What you have to do:
Only the number should be given: how many lines below contain "family".

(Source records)
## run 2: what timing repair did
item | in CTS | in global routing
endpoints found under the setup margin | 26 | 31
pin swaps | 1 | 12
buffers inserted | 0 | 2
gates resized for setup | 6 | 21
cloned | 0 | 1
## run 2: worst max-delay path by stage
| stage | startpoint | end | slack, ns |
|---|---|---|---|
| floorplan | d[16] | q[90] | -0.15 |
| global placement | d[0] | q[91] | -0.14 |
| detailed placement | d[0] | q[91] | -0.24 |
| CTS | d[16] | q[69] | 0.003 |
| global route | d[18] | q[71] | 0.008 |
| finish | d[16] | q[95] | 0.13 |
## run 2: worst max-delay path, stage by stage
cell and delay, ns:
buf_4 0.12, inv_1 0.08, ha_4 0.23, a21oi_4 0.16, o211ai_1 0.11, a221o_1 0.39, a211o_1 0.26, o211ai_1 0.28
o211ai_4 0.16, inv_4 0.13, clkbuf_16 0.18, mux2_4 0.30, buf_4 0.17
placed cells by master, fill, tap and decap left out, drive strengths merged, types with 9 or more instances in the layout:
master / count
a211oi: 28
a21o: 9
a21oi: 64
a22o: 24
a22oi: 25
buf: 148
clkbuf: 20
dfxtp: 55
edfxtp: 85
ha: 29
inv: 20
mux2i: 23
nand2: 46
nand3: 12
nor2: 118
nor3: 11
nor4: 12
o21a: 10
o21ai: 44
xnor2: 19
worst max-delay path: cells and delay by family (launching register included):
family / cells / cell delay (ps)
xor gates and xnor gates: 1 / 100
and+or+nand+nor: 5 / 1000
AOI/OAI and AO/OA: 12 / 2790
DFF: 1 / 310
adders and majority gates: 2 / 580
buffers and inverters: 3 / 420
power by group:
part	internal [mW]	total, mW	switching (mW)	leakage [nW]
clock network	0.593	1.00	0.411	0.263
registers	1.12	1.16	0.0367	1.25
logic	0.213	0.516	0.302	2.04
--- src/rtl/ced_sqrt.sv ---
// iterative integer square root, one result bit per cycle, capped at 255
// depends on ced_pkg
module ced_sqrt
  import ced_pkg::*;
(
  input  logic              clk_i,
  input  logic              rst_ni,
  input  logic              start_i,
  input  logic [RAD_W-1:0]  radicand_i,
  output logic              done_o,
  output logic [ROOT_W-1:0] root_o
);

  logic [RAD_W-1:0]    rad_q;
  logic [ROOT_W-1:0]   root_q, root_d;
  logic [ROOT_W-1:0]   mask_q;
  logic                busy_q;
  logic                done_q;
  logic [ROOT_W-1:0]   trial;
  logic [2*ROOT_W-1:0] trial_sq;

  assign trial    = root_q | mask_q;
  assign trial_sq = (2*ROOT_W)'(trial) * (2*ROOT_W)'(trial);
  assign root_d   = (RAD_W'(trial_sq) <= rad_q) ? trial : root_q;

  always_ff @(posedge clk_i or negedge rst_ni) begin
    if (!rst_ni) begin
      busy_q <= 1'b0;
      done_q <= 1'b0;
      mask_q <= '0;
    end else begin
      done_q <= 1'b0;
      if (start_i) begin
        busy_q <= 1'b1;
        mask_q <= {1'b1, {(ROOT_W-1){1'b0}}};
      end else if (busy_q) begin
        mask_q <= mask_q >> 1;
        if (mask_q[0]) begin
          busy_q <= 1'b0;
          done_q <= 1'b1;
        end
      end
    end
  end

  always_ff @(posedge clk_i) begin
    if (start_i) begin
      rad_q  <= radicand_i;
      root_q <= '0;
    end else if (busy_q) begin
      root_q <= root_d;
    end
  end

  assign done_o = done_q;
  assign root_o = root_q;

  property p_done_after_busy;
    @(posedge clk_i) disable iff (!rst_ni) done_q |-> $past(busy_q);
  endproperty
  a_done_after_busy: assert property (p_done_after_busy) else $error("sqrt done without work");

  property p_done_pulse;
    @(posedge clk_i) disable iff (!rst_ni) done_q |=> !done_q;
  endproperty
  a_done_pulse: assert property (p_done_pulse) else $error("sqrt done held");

  property p_mask_onehot;
    @(posedge clk_i) disable iff (!rst_ni) busy_q |-> $onehot(mask_q);
  endproperty
  a_mask_onehot: assert property (p_mask_onehot) else $error("sqrt mask not one-hot");

endmodule

--- config.mk ---
export PLATFORM = sky130hd
export DESIGN_NAME = ced_sqrt
export DESIGN_NICKNAME = d
export VERILOG_FILES = /design/src/rtl/ced_pkg.sv /design/src/rtl/ced_sqrt.sv
export SDC_FILE = /design/constraint.sdc
export NUM_CORES = 1
export LEC_CHECK = 0
export BUFFER_PORTS_ARGS = -buffer_cell sky130_fd_sc_hd__buf_2
export CAP_MARGIN = 20
export CORE_ASPECT_RATIO = 0.5
export CORE_MARGIN = 1.5
export CORE_UTILIZATION = 55
export DETAILED_ROUTE_END_ITERATION = 6
export HOLD_SLACK_MARGIN = 0.02
export PLACE_DENSITY = 0.74
export RECOVER_POWER = 100
export SETUP_SLACK_MARGIN = 0.1
export SLEW_MARGIN = 20
export SYNTH_ARGS = -nofsm -noshare
export SYNTH_HDL_FRONTEND = slang
export SYNTH_SLANG_ARGS = --single-unit
--- constraint.sdc ---
create_clock -name clk_i -period 7.1 [get_ports clk_i]
set_clock_uncertainty 0.1 [all_clocks]
set_input_delay 0 -clock clk_i [delete_from_list [all_inputs] [get_ports clk_i]]
set_output_delay 0 -clock clk_i [all_outputs]
set_load 0.01 [all_outputs]
`src/hdl/plic_pkg.sv`:
```
`timescale 1ns / 1ps
// ----------------------------------------------------------------------------
// plic_pkg: shared types and constants of the point-to-line inlier counter
// Item, result and line configuration structs, register indexes and the
// queue depths between the front and back parts.
// ----------------------------------------------------------------------------
package plic_pkg;

	// register indexes on the configuration channel
	localparam int          REG_IDX_W          = 3;
	localparam logic [2:0]  REG_LINE_POINT_X   = 3'd0;
	localparam logic [2:0]  REG_LINE_POINT_Y   = 3'd1;
	localparam logic [2:0]  REG_LINE_POINT_Z   = 3'd2;
	localparam logic [2:0]  REG_LINE_DIR_X     = 3'd3;
	localparam logic [2:0]  REG_LINE_DIR_Y     = 3'd4;
	localparam logic [2:0]  REG_LINE_DIR_Z     = 3'd5;
	localparam logic [2:0]  REG_THRESHOLD_SQR  = 3'd6;

	localparam int          CFG_DATA_W         = 58;
	localparam logic [15:0] DIR_X_RESET        = 16'sd16384;

	// distance and count limits
	localparam logic [57:0] DIST_MAX           = {58{1'b1}};
	localparam int          CNT_FIELD_MAX      = 2097151;

	// queue depths
	localparam int          MID_DEPTH          = 4;
	localparam int          OUT_DEPTH          = 8;
	localparam int          OUT_LVL_W          = $clog2(OUT_DEPTH + 1);

	typedef struct packed {
		logic signed [23:0] point_x;
		logic signed [23:0] point_y;
		logic signed [23:0] point_z;
		logic        [19:0] point_index;
		logic               last_point;
	} point_t;

	typedef struct packed {
		logic               is_inlier;
		logic        [19:0] inlier_index;
		logic        [57:0] dist_sq;
		logic        [20:0] inlier_total;
		logic               last_result;
	} result_t;

	// offset of the line point from the point (line point - point), as held in the middle queue
	typedef struct packed {
		logic signed [24:0] ax;
		logic signed [24:0] ay;
		logic signed [24:0] az;
		logic        [19:0] point_index;
		logic               last_point;
	} diff_t;

	typedef struct packed {
		logic signed [23:0] line_point_x;
		logic signed [23:0] line_point_y;
		logic signed [23:0] line_point_z;
		logic signed [15:0] line_dir_x;
		logic signed [15:0] line_dir_y;
		logic signed [15:0] line_dir_z;
		logic        [57:0] threshold_squared;
	} cfg_t;

	// line through the origin along x, threshold zero
	localparam cfg_t CFG_RESET = {24'd0, 24'd0, 24'd0, DIR_X_RESET, 16'd0, 16'd0, 58'd0};

endpackage

```
`src/hdl/plic_fifo.sv`:
```
`timescale 1ns / 1ps
// ----------------------------------------------------------------------------
// plic_fifo: small first-in first-out queue
// Register slots with a head read, a fill level and full / empty flags.
// ----------------------------------------------------------------------------
module plic_fifo #(
	parameter int WIDTH = 8,
	parameter int DEPTH = 4
) (
	input  logic                           clk,
	input  logic                           arst_n,
	input  logic                           wr_en,
	input  logic [WIDTH-1:0]               wr_data,
	input  logic                           rd_en,
	output logic [WIDTH-1:0]               rd_data,
	output logic                           full,
	output logic                           empty,
	output logic [$clog2(DEPTH+1)-1:0]     level
);

	localparam int AW = (DEPTH > 1) ? $clog2(DEPTH) : 1;
	localparam int LW = $clog2(DEPTH + 1);

	logic [WIDTH-1:0] slot_q [DEPTH];
	logic [AW-1:0]    wr_ptr_q;
	logic [AW-1:0]    rd_ptr_q;
	logic [LW-1:0]    level_q;
	logic             do_wr;
	logic             do_rd;

	assign full    = (level_q == LW'(DEPTH));
	assign empty   = (level_q == '0);
	assign level   = level_q;
	assign rd_data = slot_q[rd_ptr_q];
	assign do_wr   = wr_en && !full;
	assign do_rd   = rd_en && !empty;

	// store the incoming item
	always_ff @(posedge clk) begin
		if (do_wr) begin
			slot_q[wr_ptr_q] <= wr_data;
		end
	end

	// advance pointers and level
	always_ff @(posedge clk or negedge arst_n) begin
		if (!arst_n) begin
			wr_ptr_q <= '0;
			rd_ptr_q <= '0;
			level_q  <= '0;
		end else begin
			if (do_wr) begin
				wr_ptr_q <= (wr_ptr_q == AW'(DEPTH - 1)) ? '0 : wr_ptr_q + AW'(1);
			end
			if (do_rd) begin
				rd_ptr_q <= (rd_ptr_q == AW'(DEPTH - 1)) ? '0 : rd_ptr_q + AW'(1);
			end
			if (do_wr && !do_rd) begin
				level_q <= level_q + LW'(1);
			end else if (do_rd && !do_wr) begin
				level_q <= level_q - LW'(1);
			end
		end
	end

endmodule

```
`src/hdl/plic_front.sv`:
```
`timescale 1ns / 1ps
// ----------------------------------------------------------------------------
// plic_front: input side of the inlier counter
// Accepts points, forms the offset from the line point and parks it in the
// middle queue for the back part.
// ----------------------------------------------------------------------------
module plic_front
	import plic_pkg::*;
(
	input  logic   clk,
	input  logic   arst_n,
	input  logic   push,
	output logic   full,
	input  point_t point,
	input  cfg_t   cfg,
	input  logic   take,
	output logic   item_valid,
	output diff_t  item
);

	diff_t                      offset;
	logic [$bits(diff_t)-1:0]   rd_bits;
	logic                       mid_empty;

	// offset = line point - point, one bit wider than the coordinates
	always_comb begin
		offset.ax          = {cfg.line_point_x[23], cfg.line_point_x}
		                     - {point.point_x[23], point.point_x};
		offset.ay          = {cfg.line_point_y[23], cfg.line_point_y}
		                     - {point.point_y[23], point.point_y};
		offset.az          = {cfg.line_point_z[23], cfg.line_point_z}
		                     - {point.point_z[23], point.point_z};
		offset.point_index = point.point_index;
		offset.last_point  = point.last_point;
	end

	plic_fifo #(
		.WIDTH ($bits(diff_t)),
		.DEPTH (MID_DEPTH)
	) u_mid_queue (
		.clk     (clk),
		.arst_n  (arst_n),
		.wr_en   (push),
		.wr_data (offset),
		.rd_en   (take),
		.rd_data (rd_bits),
		.full    (full),
		.empty   (mid_empty),
		.level   ()
	);

	assign item       = rd_bits;
	assign item_valid = !mid_empty;

endmodule

```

Written answer:
2